Academically at-risk children benefit from teachers’ emotional support
The last years of primary school can be a challenging time for children as they prepare for their transition to secondary school. There is significant pressure to achieve during this period; in many countries, test scores play a major role in determining the next phase of a child’s education. This can take a toll on student-teacher relationships, which have been shown to be vital to overall child development. A recent study shows how emotional support from teachers can help students, particularly those who are academically at risk, to deal with this pressure, and contribute to positive educational experiences in schools.

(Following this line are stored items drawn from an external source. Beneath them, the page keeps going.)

<file path="src/rtl/mem_arbiter_pkg.sv">
// rtl/mem_arbiter_pkg.sv - shared FSM states, access size codes and grant IDs for mem_arbiter
package mem_arbiter_pkg;

    typedef enum logic [1:0] {
        ST_IDLE   = 2'd0,
        ST_ACCESS = 2'd1,
        ST_RESP   = 2'd2
    } state_t;

    typedef enum logic {
        GNT_FETCH = 1'b0,
        GNT_DATA  = 1'b1
    } grant_t;

    localparam logic [1:0] SIZE_WORD = 2'b00;
    localparam logic [1:0] SIZE_HALF = 2'b01;
    localparam logic [1:0] SIZE_BYTE = 2'b10;
    localparam logic [1:0] SIZE_BAD  = 2'b11;

    // Undefined size, or a half/word not on its natural boundary
    function automatic logic size_misaligned(input logic [1:0] size, input logic [1:0] lo);
        return (size == SIZE_BAD)
            || ((size == SIZE_WORD) && (lo != 2'b00))
            || ((size == SIZE_HALF) && lo[0]);
    endfunction

endpackage

</file>
<file path="src/rtl/mem_lane_ctrl.sv">
// rtl/mem_lane_ctrl.sv - byte-lane enables, write replication, read alignment and misalign detect
module mem_lane_ctrl
    import mem_arbiter_pkg::*;
(
    input  logic [1:0]  i_size,
    input  logic [1:0]  i_addr_lo,
    input  logic [31:0] i_wdata,
    input  logic [31:0] i_rdata,
    output logic [3:0]  o_be,
    output logic [31:0] o_wdata,
    output logic [31:0] o_rdata,
    output logic        o_misalign
);

    // Pick lanes by size/offset; narrow reads come back right-aligned and zero-extended
    always_comb begin
        o_be    = 4'b0000;
        o_wdata = i_wdata;
        o_rdata = i_rdata;
        case (i_size)
            SIZE_WORD: begin
                o_be = 4'b1111;
            end
            SIZE_HALF: begin
                o_be    = i_addr_lo[1] ? 4'b1100 : 4'b0011;
                o_wdata = {2{i_wdata[15:0]}};
                o_rdata = {16'h0000, i_addr_lo[1] ? i_rdata[31:16] : i_rdata[15:0]};
            end
            SIZE_BYTE: begin
                o_be    = 4'b0001 << i_addr_lo;
                o_wdata = {4{i_wdata[7:0]}};
                o_rdata = {24'h000000, i_rdata[{i_addr_lo, 3'b000} +: 8]};
            end
            default: begin
                o_be = 4'b0000;
            end
        endcase
    end

    assign o_misalign = size_misaligned(i_size, i_addr_lo);

endmodule

</file>
<file path="src/rtl/mem_arbiter.sv">
// rtl/mem_arbiter.sv - fetch/data arbiter onto one RAM port; MEM_ARB_FAIRNESS_EN adds fetch anti-starvation
module mem_arbiter
    import mem_arbiter_pkg::*;
#(
    parameter int ADDR_W       = 32,
    parameter int WAIT_CYCLES  = 2,
    parameter int STARVE_LIMIT = 4
) (
    input  logic              clock,
    input  logic              reset,
    input  logic              if_req,
    input  logic [ADDR_W-1:0] if_addr,
    output logic              if_ready,
    output logic [31:0]       if_rdata,
    input  logic              d_req,
    input  logic              d_we,
    input  logic [1:0]        d_size,
    input  logic [ADDR_W-1:0] d_addr,
    input  logic [31:0]       d_wdata,
    output logic              d_ready,
    output logic              d_err,
    output logic [31:0]       d_rdata,
    output logic              ram_en,
    output logic              ram_we,
    output logic [3:0]        ram_be,
    output logic [ADDR_W-1:0] ram_addr,
    output logic [31:0]       ram_wdata,
    input  logic [31:0]       ram_rdata,
    output logic              if_stall,
    output logic              d_stall
);

    if (WAIT_CYCLES < 1 || WAIT_CYCLES > 15 || STARVE_LIMIT < 1 || ADDR_W < 3) begin : g_bad_cfg
        $error("mem_arbiter: unsupported parameter set");
    end

    localparam logic [3:0] WAIT_LOAD = 4'(WAIT_CYCLES - 1);

    state_t            r_state;
    grant_t            r_gnt;
    logic [3:0]        r_wait;
    logic [ADDR_W-1:0] r_addr;
    logic [31:0]       r_wdata;
    logic [1:0]        r_size;
    logic              r_we;
    logic              r_if_ready;
    logic              r_d_ready;
    logic              r_d_err;
    logic [31:0]       r_if_rdata;
    logic [31:0]       r_d_rdata;

    logic              w_idle;
    logic              w_access;
    logic              w_fetch_first;
    logic              w_grant_data;
    logic              w_grant_fetch;
    logic [1:0]        w_lane_size;
    logic [1:0]        w_lane_lo;
    logic [3:0]        w_be;
    logic [31:0]       w_lane_wdata;
    logic [31:0]       w_lane_rdata;
    logic              w_misalign;

    assign w_idle        = (r_state == ST_IDLE);
    assign w_access      = (r_state == ST_ACCESS);
    assign w_grant_data  = d_req && !(if_req && w_fetch_first);
    assign w_grant_fetch = if_req && !w_grant_data;

    // While idle the lane logic looks at the live data request to flag misalignment;
    // once granted it works from the latched operands
    assign w_lane_size = w_idle ? d_size : r_size;
    assign w_lane_lo   = w_idle ? d_addr[1:0] : r_addr[1:0];

    mem_lane_ctrl u_lane (
        .i_size     (w_lane_size),
        .i_addr_lo  (w_lane_lo),
        .i_wdata    (r_wdata),
        .i_rdata    (ram_rdata),
        .o_be       (w_be),
        .o_wdata    (w_lane_wdata),
        .o_rdata    (w_lane_rdata),
        .o_misalign (w_misalign)
    );

`ifdef MEM_ARB_FAIRNESS_EN
    localparam int STARVE_W = $clog2(STARVE_LIMIT + 1);
    logic [STARVE_W-1:0] r_starve;

    assign w_fetch_first = (r_starve == STARVE_W'(STARVE_LIMIT));

    // Count data grants that bypassed a waiting fetch; any fetch grant clears it
    always_ff @(posedge clock) begin
        if (!reset) begin
            r_starve <= '0;
        end else if (w_idle) begin
            if (w_grant_data && if_req && !w_fetch_first) begin
                r_starve <= r_starve + 1'b1;
            end else if (w_grant_fetch) begin
                r_starve <= '0;
            end
        end
    end
`else
    assign w_fetch_first = 1'b0;
`endif

    // Grant, hold the RAM port for WAIT_CYCLES, then one response cycle before re-arbitrating
    always_ff @(posedge clock) begin
        if (!reset) begin
            r_state    <= ST_IDLE;
            r_gnt      <= GNT_FETCH;
            r_wait     <= 4'd0;
            r_addr     <= '0;
            r_wdata    <= 32'h0;
            r_size     <= SIZE_WORD;
            r_we       <= 1'b0;
            r_if_ready <= 1'b0;
            r_d_ready  <= 1'b0;
            r_d_err    <= 1'b0;
            r_if_rdata <= 32'h0;
            r_d_rdata  <= 32'h0;
        end else begin
            r_if_ready <= 1'b0;
            r_d_ready  <= 1'b0;
            r_d_err    <= 1'b0;
            case (r_state)
                ST_IDLE: begin
                    if (w_grant_data) begin
                        r_gnt   <= GNT_DATA;
                        r_addr  <= d_addr;
                        r_wdata <= d_wdata;
                        r_size  <= d_size;
                        r_we    <= d_we;
                        r_wait  <= WAIT_LOAD;
                        if (w_misalign) begin
                            r_state   <= ST_RESP;
                            r_d_ready <= 1'b1;
                            r_d_err   <= 1'b1;
                        end else begin
                            r_state <= ST_ACCESS;
                        end
                    end else if (w_grant_fetch) begin
                        r_gnt   <= GNT_FETCH;
                        r_addr  <= if_addr;
                        r_wdata <= 32'h0;
                        r_size  <= SIZE_WORD;
                        r_we    <= 1'b0;
                        r_wait  <= WAIT_LOAD;
                        r_state <= ST_ACCESS;
                    end
                end
                ST_ACCESS: begin
                    if (r_wait == 4'd0) begin
                        r_state <= ST_RESP;
                        if (r_gnt == GNT_DATA) begin
                            r_d_rdata <= w_lane_rdata;
                            r_d_ready <= 1'b1;
                        end else begin
                            r_if_rdata <= ram_rdata;
                            r_if_ready <= 1'b1;
                        end
                    end else begin
                        r_wait <= r_wait - 4'd1;
                    end
                end
                ST_RESP: begin
                    r_state <= ST_IDLE;
                end
                default: begin
                    r_state <= ST_IDLE;
                end
            endcase
        end
    end

    assign ram_en    = w_access;
    assign ram_we    = w_access && r_we;
    assign ram_be    = w_access ? w_be : 4'b0000;
    assign ram_addr  = w_access ? {r_addr[ADDR_W-1:2], 2'b00} : '0;
    assign ram_wdata = w_access ? w_lane_wdata : 32'h0;

    assign if_ready = r_if_ready;
    assign if_rdata = r_if_rdata;
    assign d_ready  = r_d_ready;
    assign d_err    = r_d_err;
    assign d_rdata  = r_d_rdata;

    assign if_stall = if_req && !r_if_ready;
    assign d_stall  = d_req && !r_d_ready;

endmodule

</file>
<file path="config.mk">
export PLATFORM = sky130hd
export DESIGN_NAME = mem_arbiter
export DESIGN_NICKNAME = d
export VERILOG_FILES = /design/src/rtl/mem_arbiter_pkg.sv /design/src/rtl/mem_lane_ctrl.sv /design/src/rtl/mem_arbiter.sv
export SDC_FILE = /design/constraint.sdc
export NUM_CORES = 1
export LEC_CHECK = 0
export ABC_AREA = 1
export BUFFER_PORTS_ARGS = -buffer_cell sky130_fd_sc_hd__clkbuf_2
export CORE_ASPECT_RATIO = 2
export CORE_MARGIN = 4
export CORE_UTILIZATION = 31
export CTS_CLUSTER_DIAMETER = 40
export DETAILED_ROUTE_END_ITERATION = 8
export GPL_ROUTABILITY_DRIVEN = 1
export SLEW_MARGIN = 30
export SYNTH_ARGS = -nofsm -noshare
export SYNTH_HDL_FRONTEND = slang
export SYNTH_HIERARCHICAL = 1
export SYNTH_SLANG_ARGS = --single-unit
</file>
<file path="constraint.sdc">
create_clock -name clock -period 6.49 [get_ports clock]
set_input_delay 0.649 -clock clock [delete_from_list [all_inputs] [get_ports clock]]
set_output_delay 0.649 -clock clock [all_outputs]
set_load 0.02 [all_outputs]
</file>
==> flow_summary_export.csv <==
group,metric,value,unit
clock_tree,cts_made_buffers,17,
worst_hold_path,hold_path_class,"reg2reg",
sta,fin_crit,3.97,ns
worst_setup_path,crit_fanout,49,
final_layout,final_cell_mix,"clkbuf_2, nand2_1, nor2_1, dfxtp_1, inv_1",
clock_tree,clock_latency,0.41,ns
placed_design,dp.cells,1588,
worst_setup_path,worst_ep_arrival_time,3.32,ns
die,core.rowCount,78,
clock_tree,cts.sinks,141,
global_routing,track_usage,18.6,%
synthesis,syn-cell-area,7140,µm²
final_layout,synthToLayoutAreaGrowth,26.3,%
clock_tree,cts_resized,0,
power_and_ir_drop,vdd_drop_max,0.205,mV
synthesis,synth-seq-cells,141,
synthesis,ys_top_cells_by_area,"dfxtp_1, nand2_1, nor2_1",
route,drt_iter0_markers,389,
clock_tree,htree_levels,4,
job,maxCapViolCount,0,
clock_tree,cts_tree,"yes",
power_and_ir_drop,p_total,4100,µW
global_routing,grt_pass1_vias,7294,
placed_design,place.gp.congestion,0.884,
clock_tree,hold_buffers,0,
final_layout,final_nets,1470,
sta,worst-slew-pin-transition,0.710,ns
die,die-area,25700,µm²
clock_tree,postCtsSetupRepairBufs,0,
synthesis,synth.distinct_cells,31,
worst_setup_path,crit_type,"reg2out",
clock_tree,cts_buffer_depth,2,
die,core-area,22700,µm²
sta,setup_ws,2.52,ns
route,wl_per_cell,14.8,µm
die,io_pins,274,
status,status,"completed",
die,die_w,115,µm
final_layout,fill_cells,2506,
synthesis,seq_area_frac_synth,39.5,%
synthesis,async_flop_share,0,%
worst_setup_path,cp_data_required_time,5.84,ns
synthesis,synth_top_area_share,39.5,%
die,start_util,31.4,%
route,final_antenna_net_count,0,
sta,max_freq,252,MHz
sta,rsz0062_at_grt,"no",
synthesis,yosys_warnings,6,
route,drt-total-wl,24000,µm
placed_design,dp_hpwl,18200,µm
clock_tree,cts-root-buf,"clkbuf_16",
route,routed_via_density,4.63,
final_layout,antennaDiodeCount,0,
placed_design,numPortBuffers,271,
die,die_y,223,µm
sta,finClkSkew,0.00864,ns
final_layout,final-seq-area,2820,µm²
sta,final.setup.tns,0,ns
global_routing,antenna_found_initial,0,
final_layout,final_cells,1620,
synthesis,synth-main-ff-cell,"dfxtp_1",
sta,hold_violations,0,
sta,max_slew_margin,52.7,%
global_routing,grt_pass1_wl,37500,µm
synthesis,syn_area_per_cell,6.46,µm²
synthesis,synth_top_area_cell,"dfxtp_1",
sta,fin_crit_sh,61.2,%
power_and_ir_drop,leakage,0.00457,µW
power_and_ir_drop,cellPowerDensity,455,nW/µm²
synthesis,synth_edf_count,0,
final_layout,multi_input_area,3290,µm²
sta,finalSetupViolations,0,
worst_setup_path,endpoint_kind,"output port",
global_routing,grt_max_degree,70,
placed_design,place_area,8420,µm²
final_layout,layout-drive-gt1-share,24.1,%
final_layout,final_common_cell,"clkbuf_2",
synthesis,synthCells,1105,
sta,slew_violations,0,
route,first_pass_iters,5,
route,num_vias,7500,
global_routing,grt_overflow,0,
route,drc,0,
placed_design,dp_slack,2.94,ns
final_layout,fin_area,9020,µm²
clock_tree,clkTransAtPathRegs,0.06,ns
worst_setup_path,startpoint_type,"register",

Over the course of one year, 1,209 students in grades 5 and 6 (when children are about 10 or 11 years old, respectively) from 61 school classes in Switzerland participated in a research study at the University of Teacher Education Lucerne that assessed how the emotional support children receive in the classroom shapes their perceptions, and thus also the quality, of their relationships with their teachers. The researchers looked specifically at the aspects of caring and fairness, and compared the experiences of at-risk students with those of children who are at less academic risk.
To determine the children’s initial level of academic risk, students completed a questionnaire rating their level of academic disengagement. To measure the degree to which they perceive their teachers as caring and fair, they were asked to indicate how much they agreed with such statements as “My teacher really cares about me,” and “My teacher often treats me unfairly.” At the same time, the researchers conducted observations of each class, using the Classroom Assessment Scoring System (CLASS), to assess the level of emotional support students received in their classrooms. One year later, the students were again asked about their perceptions of their teachers’ caring and fairness.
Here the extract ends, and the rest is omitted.